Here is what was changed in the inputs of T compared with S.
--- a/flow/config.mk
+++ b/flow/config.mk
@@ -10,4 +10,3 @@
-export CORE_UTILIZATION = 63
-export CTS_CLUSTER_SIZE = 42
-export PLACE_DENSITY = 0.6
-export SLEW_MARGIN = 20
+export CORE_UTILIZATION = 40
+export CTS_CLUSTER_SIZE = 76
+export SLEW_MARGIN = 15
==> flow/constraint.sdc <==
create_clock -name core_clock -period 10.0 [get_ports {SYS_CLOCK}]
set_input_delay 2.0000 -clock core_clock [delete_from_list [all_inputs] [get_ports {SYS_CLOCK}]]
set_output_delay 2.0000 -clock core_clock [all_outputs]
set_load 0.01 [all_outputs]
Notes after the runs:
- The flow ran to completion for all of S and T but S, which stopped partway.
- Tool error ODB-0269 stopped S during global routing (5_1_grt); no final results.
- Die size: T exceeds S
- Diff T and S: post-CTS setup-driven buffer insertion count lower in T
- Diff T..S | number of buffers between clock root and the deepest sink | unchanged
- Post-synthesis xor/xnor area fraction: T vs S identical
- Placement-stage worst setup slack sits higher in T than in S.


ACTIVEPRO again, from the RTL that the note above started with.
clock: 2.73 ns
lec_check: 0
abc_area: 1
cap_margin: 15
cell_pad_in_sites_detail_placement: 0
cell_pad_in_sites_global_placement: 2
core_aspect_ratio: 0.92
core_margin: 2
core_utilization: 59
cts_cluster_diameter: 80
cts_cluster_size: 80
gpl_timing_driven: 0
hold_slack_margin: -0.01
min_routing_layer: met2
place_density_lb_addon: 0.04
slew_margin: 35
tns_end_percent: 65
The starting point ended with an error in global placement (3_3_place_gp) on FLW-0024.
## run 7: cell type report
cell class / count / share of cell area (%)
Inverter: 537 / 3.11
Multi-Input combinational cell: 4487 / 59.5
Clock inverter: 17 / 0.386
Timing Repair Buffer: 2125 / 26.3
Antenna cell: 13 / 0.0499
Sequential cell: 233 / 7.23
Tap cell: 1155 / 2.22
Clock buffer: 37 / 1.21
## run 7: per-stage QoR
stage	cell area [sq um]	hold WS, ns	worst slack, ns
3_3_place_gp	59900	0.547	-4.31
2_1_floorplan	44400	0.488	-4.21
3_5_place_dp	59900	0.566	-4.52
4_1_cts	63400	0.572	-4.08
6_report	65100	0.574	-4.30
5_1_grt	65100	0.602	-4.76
main:
## uart_top
module uart_top (
	input 		clk,    
	input 		rst_n,
	input 		uart_rx,
	output		uart_tx
);
Size: ~110 flip-flops, about 6000 µm² of cells after synthesis.
Settings: LEC_CHECK=0, ABC_AREA=1, CAP_MARGIN=20, CELL_PAD_IN_SITES_DETAIL_PLACEMENT=2, CORE_ASPECT_RATIO=1.18, CORE_MARGIN=2, CORE_UTILIZATION=34, CTS_CLUSTER_DIAMETER=130, CTS_CLUSTER_SIZE=40, GPL_ROUTABILITY_DRIVEN=1, HOLD_SLACK_MARGIN=0.19, MIN_ROUTING_LAYER=met2, PLACE_DENSITY_LB_ADDON=0.13, SETUP_SLACK_MARGIN=0.82, SLEW_MARGIN=10, TNS_END_PERCENT=60; clock period 6.52 ns.
run.sh (not shown) runs the stock make flow with config.mk's settings and CLKGATE_MAP_FILE=.
main closes out successfully: all stages finished, all timing, DRC and antenna checks passed.
For the feature branch, these inputs were changed with respect to main:
- removing SETUP_SLACK_MARGIN (formerly 0.82)
- removing CORE_ASPECT_RATIO (formerly 1.18)
- changing CORE_UTILIZATION from 34 to 72
- removing PLACE_DENSITY_LB_ADDON (formerly 0.13)
- removing GPL_ROUTABILITY_DRIVEN (formerly 1)
- removing CTS_CLUSTER_DIAMETER (formerly 130)
- removing ABC_AREA (formerly 1)
- removing HOLD_SLACK_MARGIN (formerly 0.19)
- removing MIN_ROUTING_LAYER (formerly met2)
- removing CELL_PAD_IN_SITES_DETAIL_PLACEMENT (formerly 2)
- changing SLEW_MARGIN from 10 to 20
- removing TNS_END_PERCENT (formerly 60)
- removing CTS_CLUSTER_SIZE (formerly 40)
- changing the clock period (ns, I/O delays scaled along) from 6.52 to 5.89
[summary]
On switching power as a share of total power: the feature branch sits below main. Sort the feature branch and main by critical path depth, ascending, and the feature branch comes first. Comparing the feature branch and main, gate count after technology mapping is higher on main. From the feature branch to main, number of antenna violations at the first check in global routing did not move at all. main → the feature branch: via count down 43%; worst slack at placement up 0.032 ns; fraction of standard cell area that is sequential up 5.1 points; number of library cell types mapped by synthesis up 12%. Comparing the feature branch and main, the lower arrival time at the worst endpoint is on the feature branch.

========
uart_top again, from the RTL that the note above started with.
==> flow/config.mk <==
export PLATFORM = sky130hd
export DESIGN_NAME = uart_top
export DESIGN_NICKNAME = uart_top
export VERILOG_FILES = /design/flow/design.v
export SDC_FILE = /design/flow/constraint.sdc
export NUM_CORES = 4
export LEC_CHECK = 0
export ABC_AREA = 1
export CAP_MARGIN = 40
export CORE_ASPECT_RATIO = 0.5
export CORE_MARGIN = 2
export CORE_UTILIZATION = 72
export CTS_CLUSTER_DIAMETER = 398
export CTS_CLUSTER_SIZE = 99
export PLACE_DENSITY_LB_ADDON = 0.2
export SETUP_SLACK_MARGIN = 3.27
export SLEW_MARGIN = 20
==> flow/constraint.sdc <==
create_clock -name core_clock -period 11.2 [get_ports {clk}]
set_input_delay 2.2400 -clock core_clock [delete_from_list [all_inputs] [get_ports {clk}]]
set_output_delay 2.2400 -clock core_clock [all_outputs]
set_load 0.01 [all_outputs]
Next try:
ABC_AREA = default   (was 1)
CAP_MARGIN = 20   (was 40)
CORE_ASPECT_RATIO = default   (was 0.5)
CTS_CLUSTER_DIAMETER = default   (was 398)
CTS_CLUSTER_SIZE = default   (was 99)
PLACE_DENSITY_LB_ADDON = default   (was 0.2)
SETUP_SLACK_MARGIN = default   (was 3.27)
clock period = 10.3 ns   (was 11.2 ns; I/O delays follow)
What happened: Power goes down by 13%. Flip-flop count stays the same. Global-route usage fell by 3.3 points. Area after synthesis is lower by about 8%. Cell area drops by 10%. Clock power goes down by about 28%. First-iteration DRC count fell by 49%. Core utilization came out lower by 1.6 points. Setup slack loses 0.47 ns. Sequential share of layout area goes up by 4.5 points. Register-to-register slack degrades by 1.2 ns.
Next try:
SETUP_SLACK_MARGIN = 0.93   (was default)
clock period = 3.23 ns   (was 10.3 ns; I/O delays follow)
What happened: The changed run passed the timing, DRC and antenna checks; utilization climbs by 1.4 points; non-clock buffer count climbs by 3; via count climbs by a few percent.
Next try:
CORE_UTILIZATION = 40   (was 72)
SETUP_SLACK_MARGIN = default   (was 0.93)
clock period = 5.61 ns   (was 3.23 ns; I/O delays follow)
Result: Sequential share of layout area came out lower by 0.70 points. Worst setup slack is better by 1.9 ns. Clock-buffer cell count went down by 2. Global-route usage decreases by 11 points. Clock skew hardly moves. Final cell count climbs by 11%. Power fell by 40%. Core utilization shrinks by 35 points. Routed wire length drops by 5.1%. Via count came out lower by 5.7%. First-iteration DRC count came out lower by 30%.
Next try:
CORE_ASPECT_RATIO = 0.55   (was default)
SLEW_MARGIN = 35   (was 20)
clock period = 20.0 ns   (was 5.61 ns; I/O delays follow)
The changed run passed the timing, DRC and antenna checks.
Global-route usage came out higher by 1.4 points.
Hold slack is better by 0.014 ns.
Final area hardly moves.
Routed wire length went up by 12%.
Non-clock buffer count does not change.
Area after synthesis is unchanged.
Critical path depth grows by 1.
Clock power goes down by 73%.
Clock-buffer cell count does not change.
Next try:
ABC_AREA = 1   (was default)
CORE_ASPECT_RATIO = default   (was 0.55)
CORE_UTILIZATION = 43   (was 40)
CTS_CLUSTER_DIAMETER = 323   (was default)
CTS_CLUSTER_SIZE = 98   (was default)
PLACE_DENSITY = 0.37   (was default)
SETUP_SLACK_MARGIN = 5.0   (was default)
SLEW_MARGIN = 20   (was 35)
TNS_END_PERCENT = 20   (was default)
=> The new run finished with timing, DRC and antenna clean; worst hold slack degrades by 0.0059 ns; worst setup slack is worse by 0.53 ns; first-iteration DRC count went down by 39%; total power goes up by 9.2%; global-route usage grows by 2.6 points; maximum frequency shrinks by 8.4%; die area increases by 0.86%; clock skew decreases by 0.0054 ns; clock-buffer cell count is unchanged.

========
uart_top again, from the RTL that the note above started with.
Settings: LEC_CHECK=0, CAP_MARGIN=20, CELL_PAD_IN_SITES_DETAIL_PLACEMENT=0, CORE_ASPECT_RATIO=1.86, CORE_MARGIN=2, CORE_UTILIZATION=70, CTS_CLUSTER_DIAMETER=320, CTS_CLUSTER_SIZE=88, PLACE_DENSITY=0.37, SETUP_SLACK_MARGIN=-0.59, SLEW_MARGIN=10, TNS_END_PERCENT=80; clock period 5.91 ns.
Then changed:
==> flow/config.mk (replaced) <==
export PLATFORM = sky130hd
export DESIGN_NAME = uart_top
export DESIGN_NICKNAME = uart_top
export VERILOG_FILES = /design/flow/design.v
export SDC_FILE = /design/flow/constraint.sdc
export NUM_CORES = 4
export LEC_CHECK = 0
export CAP_MARGIN = 20
export CORE_MARGIN = 2
export CORE_UTILIZATION = 64
export SLEW_MARGIN = 20
==> flow/constraint.sdc (replaced) <==
create_clock -name core_clock -period 5.61 [get_ports {clk}]
set_input_delay 1.1220 -clock core_clock [delete_from_list [all_inputs] [get_ports {clk}]]
set_output_delay 1.1220 -clock core_clock [all_outputs]
set_load 0.01 [all_outputs]
After rerunning: The changed run finished with timing, DRC and antenna clean; via count went down by 2.7%; global-route usage went down by 5.5 points; synthesized cell count is unchanged; area after synthesis does not change.
Then changed:
--- a/flow/config.mk
+++ b/flow/config.mk
@@ -8,4 +8,4 @@
 export CAP_MARGIN = 20
 export CORE_MARGIN = 2
-export CORE_UTILIZATION = 64
+export CORE_UTILIZATION = 40
 export SLEW_MARGIN = 20
==> flow/constraint.sdc (replaced) <==
create_clock -name core_clock -period 20.0 [get_ports {clk}]
set_input_delay 4.0000 -clock core_clock [delete_from_list [all_inputs] [get_ports {clk}]]
set_output_delay 4.0000 -clock core_clock [all_outputs]
set_load 0.01 [all_outputs]
Critical path depth is lower by 1.
Hold slack is worse by 5.8 ps.
Synthesized area is unchanged.
Cell area is higher by about 4%.
Power figures rest on the tool's default switching activity, not on a simulated workload.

__WORK TO BE COMPLETED__
Looking at the material above, please copy exactly every line from its first line through the line containing "tns_end_percent: 65", with both ends included and nothing else.

__WRITTEN ANSWER__
Here is what was changed in the inputs of T compared with S.
--- a/flow/config.mk
+++ b/flow/config.mk
@@ -10,4 +10,3 @@
-export CORE_UTILIZATION = 63
-export CTS_CLUSTER_SIZE = 42
-export PLACE_DENSITY = 0.6
-export SLEW_MARGIN = 20
+export CORE_UTILIZATION = 40
+export CTS_CLUSTER_SIZE = 76
+export SLEW_MARGIN = 15
==> flow/constraint.sdc <==
create_clock -name core_clock -period 10.0 [get_ports {SYS_CLOCK}]
set_input_delay 2.0000 -clock core_clock [delete_from_list [all_inputs] [get_ports {SYS_CLOCK}]]
set_output_delay 2.0000 -clock core_clock [all_outputs]
set_load 0.01 [all_outputs]
Notes after the runs:
- The flow ran to completion for all of S and T but S, which stopped partway.
- Tool error ODB-0269 stopped S during global routing (5_1_grt); no final results.
- Die size: T exceeds S
- Diff T and S: post-CTS setup-driven buffer insertion count lower in T
- Diff T..S | number of buffers between clock root and the deepest sink | unchanged
- Post-synthesis xor/xnor area fraction: T vs S identical
- Placement-stage worst setup slack sits higher in T than in S.


ACTIVEPRO again, from the RTL that the note above started with.
clock: 2.73 ns
lec_check: 0
abc_area: 1
cap_margin: 15
cell_pad_in_sites_detail_placement: 0
cell_pad_in_sites_global_placement: 2
core_aspect_ratio: 0.92
core_margin: 2
core_utilization: 59
cts_cluster_diameter: 80
cts_cluster_size: 80
gpl_timing_driven: 0
hold_slack_margin: -0.01
min_routing_layer: met2
place_density_lb_addon: 0.04
slew_margin: 35
tns_end_percent: 65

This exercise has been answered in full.